§ **Data to use**
## src/rtl/exec_pkg.sv

```systemverilog
// Shared types and field layout for the three-address execution sequencer.
// Imported by the sequencer and by the decode stage.
package exec_pkg;

    localparam int INST_LEN  = 17;
    localparam int WORD_SIZE = 32;
    localparam int MEM_SIZE  = 32;
    localparam int ADDR_LEN  = 5;
    localparam int PC_LEN    = 5;

    localparam int ALU_HI = 16;
    localparam int ALU_LO = 15;
    localparam int OP1_HI = 14;
    localparam int OP2_HI = 9;
    localparam int DST_HI = 4;

    typedef enum logic [2:0] {
        S_IDLE,
        S_FETCH,
        S_DECODE,
        S_RD1,
        S_RD2,
        S_EXEC,
        S_WB
    } state_t;

    typedef enum logic [1:0] {
        ALU_ADD = 2'b00,
        ALU_SUB = 2'b01,
        ALU_AND = 2'b10,
        ALU_OR  = 2'b11
    } alu_op_t;

endpackage

```

## src/rtl/inst_fields.sv

```systemverilog
// Combinational split of a latched instruction word into its fields.
// Shared with the decode stage so both agree on the bit layout.
module inst_fields
    import exec_pkg::*;
(
    input  logic [INST_LEN-1:0] ir,
    output logic [1:0]          alu_sig,
    output logic [ADDR_LEN-1:0] oper1,
    output logic [ADDR_LEN-1:0] oper2,
    output logic [ADDR_LEN-1:0] dest
);

    assign alu_sig = ir[ALU_HI:ALU_LO];
    assign oper1   = ir[OP1_HI -: ADDR_LEN];
    assign oper2   = ir[OP2_HI -: ADDR_LEN];
    assign dest    = ir[DST_HI -: ADDR_LEN];

endmodule

```

## src/rtl/exec_ctrl.sv

```systemverilog
// Multi-cycle sequencer: fetch, read two operands, drive the ALU, write back.
// Owns every data-memory and ALU strobe; software sees busy/done.
module exec_ctrl
    import exec_pkg::*;
(
    input  logic                 clk,
    input  logic                 rst,
    input  logic                 start,
    input  logic [PC_LEN-1:0]    last_pc,
    input  logic                 halt_req,
    output logic [PC_LEN-1:0]    imem_addr,
    input  logic [INST_LEN-1:0]  inst,
    output logic [ADDR_LEN-1:0]  mem_addr,
    output logic                 mem_rd,
    output logic                 mem_wr,
    output logic [WORD_SIZE-1:0] mem_wdata,
    input  logic [WORD_SIZE-1:0] mem_rdata,
    output logic [1:0]           alu_sig,
    output logic [WORD_SIZE-1:0] alu_a,
    output logic [WORD_SIZE-1:0] alu_b,
    input  logic [WORD_SIZE-1:0] alu_res,
    output logic [PC_LEN-1:0]    pc,
    output logic                 busy,
    output logic                 done
);

    state_t                state;
    state_t                state_nx;
    logic [PC_LEN-1:0]     end_pc;
    logic [INST_LEN-1:0]   ir;
    logic [WORD_SIZE-1:0]  a;
    logic [WORD_SIZE-1:0]  b;
    logic [ADDR_LEN-1:0]   oper1;
    logic [ADDR_LEN-1:0]   oper2;
    logic [ADDR_LEN-1:0]   dest;
    logic                  fin;

    inst_fields u_fields (
        .ir      (ir),
        .alu_sig (alu_sig),
        .oper1   (oper1),
        .oper2   (oper2),
        .dest    (dest)
    );

    // halt_req only matters once the current write-back is under way
    assign fin = (state == S_WB) && ((pc == end_pc) || halt_req);

    always_comb begin
        state_nx = state;
        unique case (state)
            S_IDLE:   if (start) state_nx = S_FETCH;
            S_FETCH:  state_nx = S_DECODE;
            S_DECODE: state_nx = S_RD1;
            S_RD1:    state_nx = S_RD2;
            S_RD2:    state_nx = S_EXEC;
            S_EXEC:   state_nx = S_WB;
            S_WB:     state_nx = fin ? S_IDLE : S_FETCH;
            default:  state_nx = S_IDLE;
        endcase
    end

    always_ff @(posedge clk) begin
        if (rst) begin
            state  <= S_IDLE;
            pc     <= '0;
            end_pc <= '0;
            ir     <= '0;
            a      <= '0;
            b      <= '0;
            done   <= 1'b0;
        end else begin
            state <= state_nx;
            done  <= fin;
            case (state)
                S_IDLE: begin
                    if (start) begin
                        pc     <= '0;
                        end_pc <= last_pc;
                    end
                end
                S_DECODE: ir <= inst;
                S_RD2:    a  <= mem_rdata;
                S_EXEC:   b  <= mem_rdata;
                S_WB:     if (!fin) pc <= pc + 1'b1;
                default:  ;
            endcase
        end
    end

    always_comb begin
        mem_rd   = 1'b0;
        mem_wr   = 1'b0;
        mem_addr = '0;
        unique case (state)
            S_RD1: begin
                mem_rd   = 1'b1;
                mem_addr = oper1;
            end
            S_RD2: begin
                mem_rd   = 1'b1;
                mem_addr = oper2;
            end
            S_WB: begin
                mem_wr   = 1'b1;
                mem_addr = dest;
            end
            default: ;
        endcase
    end

    assign imem_addr = pc;
    assign mem_wdata = alu_res;
    assign alu_a     = a;
    assign alu_b     = b;
    assign busy      = (state != S_IDLE);

endmodule
```

## config.mk

```make
export PLATFORM = sky130hd
export DESIGN_NAME = exec_ctrl
export DESIGN_NICKNAME = d
export VERILOG_FILES = /design/src/rtl/exec_pkg.sv /design/src/rtl/inst_fields.sv /design/src/rtl/exec_ctrl.sv
export SDC_FILE = /design/constraint.sdc
export NUM_CORES = 1
export LEC_CHECK = 0
export ABC_CLOCK_PERIOD_IN_PS = 1600
export BUFFER_PORTS_ARGS = -buffer_cell sky130_fd_sc_hd__buf_2
export CORE_ASPECT_RATIO = 0.7
export CORE_UTILIZATION = 40
export CTS_CLUSTER_DIAMETER = 50
export DETAILED_ROUTE_END_ITERATION = 7
export PLACE_DENSITY = 0.84
export SYNTH_ARGS = -nofsm -noshare
export SYNTH_HDL_FRONTEND = slang
export SYNTH_SLANG_ARGS = --single-unit
export TNS_END_PERCENT = 30
```

## constraint.sdc

```tcl
create_clock -name clk -period 1.6 [get_ports clk]
set_clock_uncertainty 0.1 [all_clocks]
set_input_delay 0.4 -clock clk [delete_from_list [all_inputs] [get_ports clk]]
set_output_delay 0.4 -clock clk [all_outputs]
set_load 0.01 [all_outputs]
```

==> qor.yml, run 1 <==
cts:
  cts_root_buf: "clkbuf_16"
  cts_tree: "done"
  clk_pin_slew_worst_paths_ps: 70
  htree_levels: 3
  clkSinkCount: 95
  insertion_delay_ps: 330
  cts-buffers-inserted: 9
  cts_buffer_depth: 2
routing:
  wl_per_cell_um: 14.2
  ant_nets: 0
  drc_errors: 0
  drt-total-wl_um: 10600
  via_per_inst: 5.00
  vias: 3748
  dr.pass1.iters: 4
  drt_iter0_markers: 124
setup_path:
  crit_type: "reg2out"
  cp_slowest_cell: "dfxtp_4"
  regToRegStartpoint: "state[0]$_SDFFE_PP0P_"
  slowest_delay_ps: 400
  arrival_ps: 1360
  start_kind: "flip-flop"
  r2r_slack_ps: -170
  end_kind: "output pin"
  crit_path_cell_trace: "buf_12, mux2i_4, o21ai_2, buf_2"
  crit_start: "state[1]$_SDFFE_PP0P_"
  worst-path-max-fanout: 6
  required_ps: 1100
finish:
  syn_to_final_growth_pct: 32.8
  layout.nets: 711
  diodes: 0
  fin_cells: 749
  fin_area_um2: 5160
  layout-drive-gt1-share_pct: 37.0
  postLayoutCoreUtil_pct: 55.8
power:
  p_leak_uw: 0.00226
  p_per_area_nw_per_um2: 976
  power.total_uw: 5040
  peakVddDrop_mv: 0.621
timing:
  slew-limit-headroom_pct: 72.2
  hold_violations: 0
  worst_slack_ps: -258
  max_freq_ghz: 0.538
  worst_pin_slew_ps: 417
  rsz0062_at_grt: "yes"
  setup_viol: 11
  finalMaxSlewViolations: 0
  post-route-period-util_pct: 116
  fin_crit_ps: 1860
placement:
  dp.cells: 723
  postPlaceCellArea_um2: 4620
  gp_congestion: 0.820
  place_hpwl_um: 7310
  port-buffer-count: 142
synthesis:
  yosysSeqAreaShare_pct: 48.9
  avgSynthCellArea_um2: 7.81
  synthSimpleGateAreaFrac_pct: 22.4
  netlist_instances: 498
  synth-compound-area-share_pct: 13.8
  synth_top_family_by_area: "simple AND/OR/NAND/NOR gates"
  synthMuxAreaShare_pct: 2.35
  ys_warn_count: 0
  syn-cell-area_um2: 3890
  synth_fa_ha_area_share_pct: 0.322
  synth_xor_area_share_pct: 1.13
  synth_cell_types: 33
  synth_nets: 589
  yosys_register_bits: 95
floorplan:
  die-area_um2: 10100
  rows: 29
  coreArea_um2: 9250
  die_h_um: 84.5
  io_pins: 207
  die_w_um: 120
  start_util_pct: 42.0
worst_hold_path:
  min-delay-start: "inst[12]"
  min_path_type: "in2reg"
run:
  cap_viol_max_count: 0
global_route:
  first_global_vias: 3694
  grt_usage_pct: 21.5
  grt_max_degree: 47
  grt_overflow: 0
  grt_pass1_wl_um: 17400
  antenna_found_initial: 0
status:
  violations: "negative setup slack"
  status: "finished with violations"
worst paths after layout:
check                                                 end  cells past startpoint
worst max-delay path                          mem_addr[3]                      4
worst max register to register  imem_addr[2]$_SDFFE_PP0P_                      5
worst min register to register      alu_a[1]$_SDFFE_PP0N_                      2
worst min-delay path                  ir[12]$_SDFFE_PP0P_                      3
report_power, final:
part           internal [µW]  leakage [µW]  switching [µW]
sequential              2420      0.000769            43.8
clock                   1080      0.000139             960
combinational            255       0.00136             283
total                   3750       0.00226            1290
logic make-up (layout without fill, tap and decap cells):
logic type | after synthesis | count (layout)
XOR/XNOR | 5 | 5
multiplexers | 9 | 9
flip-flops | 95 | 95
buffers and inverters | 73 | 200
AO/OA/AOI/OAI | 102 | 102
AND/OR/NAND/NOR | 213 | 213
adder cells (fa/ha/maj) | 1 | 1
cell usage in the layout, fill, tap and decap left out, types with 5 or more instances in the layout:
master,synthesis,layout
nand2_2,0,6
nor2_1,7,5
a21oi_1,89,89
buf_12,0,5
nand2_1,183,176
buf_2,2,140
dfxtp_1,95,92
clkbuf_16,0,9
buf_4,39,28
buf_6,1,7
sequential cells by signal, indices dropped and copies added, names as in the netlist:
| name | cells |
|---|---|
| alu_a | 32 |
| alu_b | 32 |
| ir | 17 |
| end_pc | 5 |
| imem_addr | 5 |
| state | 3 |
| done | 1 |
per-stage QoR:
step                      TNS, ps  hold WS [ps]  worst slack (ps)
after floorplan              -128           336             -79.9
after global placement       -149           339              -120
after detailed placement     -941           344              -137
after CTS                   -2070           185              -223
after global routing        -2900           184              -305
final                       -2190           196              -258
cells in the mapped netlist:
cell type,instances,share of area [%]
nand3_1,2,0.26
ha_1,1,0.32
a211oi_2,1,0.32
a211oi_1,2,0.39
o21a_1,2,0.39
nand2_1,183,18
nor3_1,5,0.64
a211o_1,1,0.23
xor2_1,5,1.1
clkbuf_1,27,2.6
buf_6,1,0.29
buf_1,1,0.096
nor2b_1,2,0.32
o21ai_0,5,0.64
a21oi_1,89,11
nand3b_1,1,0.19
nor2_1,7,0.68
mux2_2,1,0.29
nand2b_1,2,0.32
or3_1,4,0.64
or4b_1,1,0.26
nand4b_1,2,0.45
inv_2,1,0.096
a32o_1,1,0.26
inv_1,2,0.19
o21ai_1,1,0.13
mux2i_1,8,2.1
buf_4,39,7.5
dfxtp_1,95,49
buf_2,2,0.26
nor4b_2,1,0.39
nor3_2,1,0.26
and3_1,2,0.32
worst max-delay path, delay by kind of cell (launching register included):
family,cells,cell delay (ps)
flops,1,400
buf+inv,2,290
mux,1,240
compound gates,1,90
area by class of cell:
class / count / area, µm²
Multi-Input combinational cell: 330 / 1700
Sequential cell: 95 / 1910
Clock inverter: 7 / 55.1
Tap cell: 124 / 155
Timing Repair Buffer: 181 / 1100
Clock buffer: 9 / 225
Inverter: 3 / 11.3
Fill cell: 864 / 4090
per-layer routing:
metal / wire length [µm] / global-route usage [%]
met5: 0 / 0
met4: 129 / 6.59
met3: 692 / 7.68
met2: 5230 / 36.2
met1: 4560 / 25.8
repair_timing:
item                       CTS  global route
buffers inserted             9             1
pin swaps                    9             3
resized for setup           27            21
setup endpoints to repair   29            22
hold buffers                 0             0
No activity file was read; power rests on OpenSTA's default activity.
==> inputs of run 2 (changes only) <==
- PLACE_DENSITY: 0.84 -> 0.73
- TNS_END_PERCENT: 30 -> not set
==> run 2 against run 1 <==
  * The flow still finishes with violations (negative setup slack)
  * Combinational power decreased by 0.9%
  * Maximum frequency increased by 1.3%
  * Wire length decreased by 3.4%
  * Worst setup slack improved by 24 ps
  * Via count about the same
  * Final cell count increased by 1.2%
  * Total power increased by 7.1%
  * First-iteration DRC count increased by 6.5%
  * Sequential power about the same
  * Highest routed layer unchanged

§ **Task statement**
From the line containing "ha_1,1,0.32" down to the line containing "nor4b_2,1,0.39" in the material above, reproduce every line exactly, including the two end lines.

§ **Answer section**
ha_1,1,0.32
a211oi_2,1,0.32
a211oi_1,2,0.39
o21a_1,2,0.39
nand2_1,183,18
nor3_1,5,0.64
a211o_1,1,0.23
xor2_1,5,1.1
clkbuf_1,27,2.6
buf_6,1,0.29
buf_1,1,0.096
nor2b_1,2,0.32
o21ai_0,5,0.64
a21oi_1,89,11
nand3b_1,1,0.19
nor2_1,7,0.68
mux2_2,1,0.29
nand2b_1,2,0.32
or3_1,4,0.64
or4b_1,1,0.26
nand4b_1,2,0.45
inv_2,1,0.096
a32o_1,1,0.26
inv_1,2,0.19
o21ai_1,1,0.13
mux2i_1,8,2.1
buf_4,39,7.5
dfxtp_1,95,49
buf_2,2,0.26
nor4b_2,1,0.39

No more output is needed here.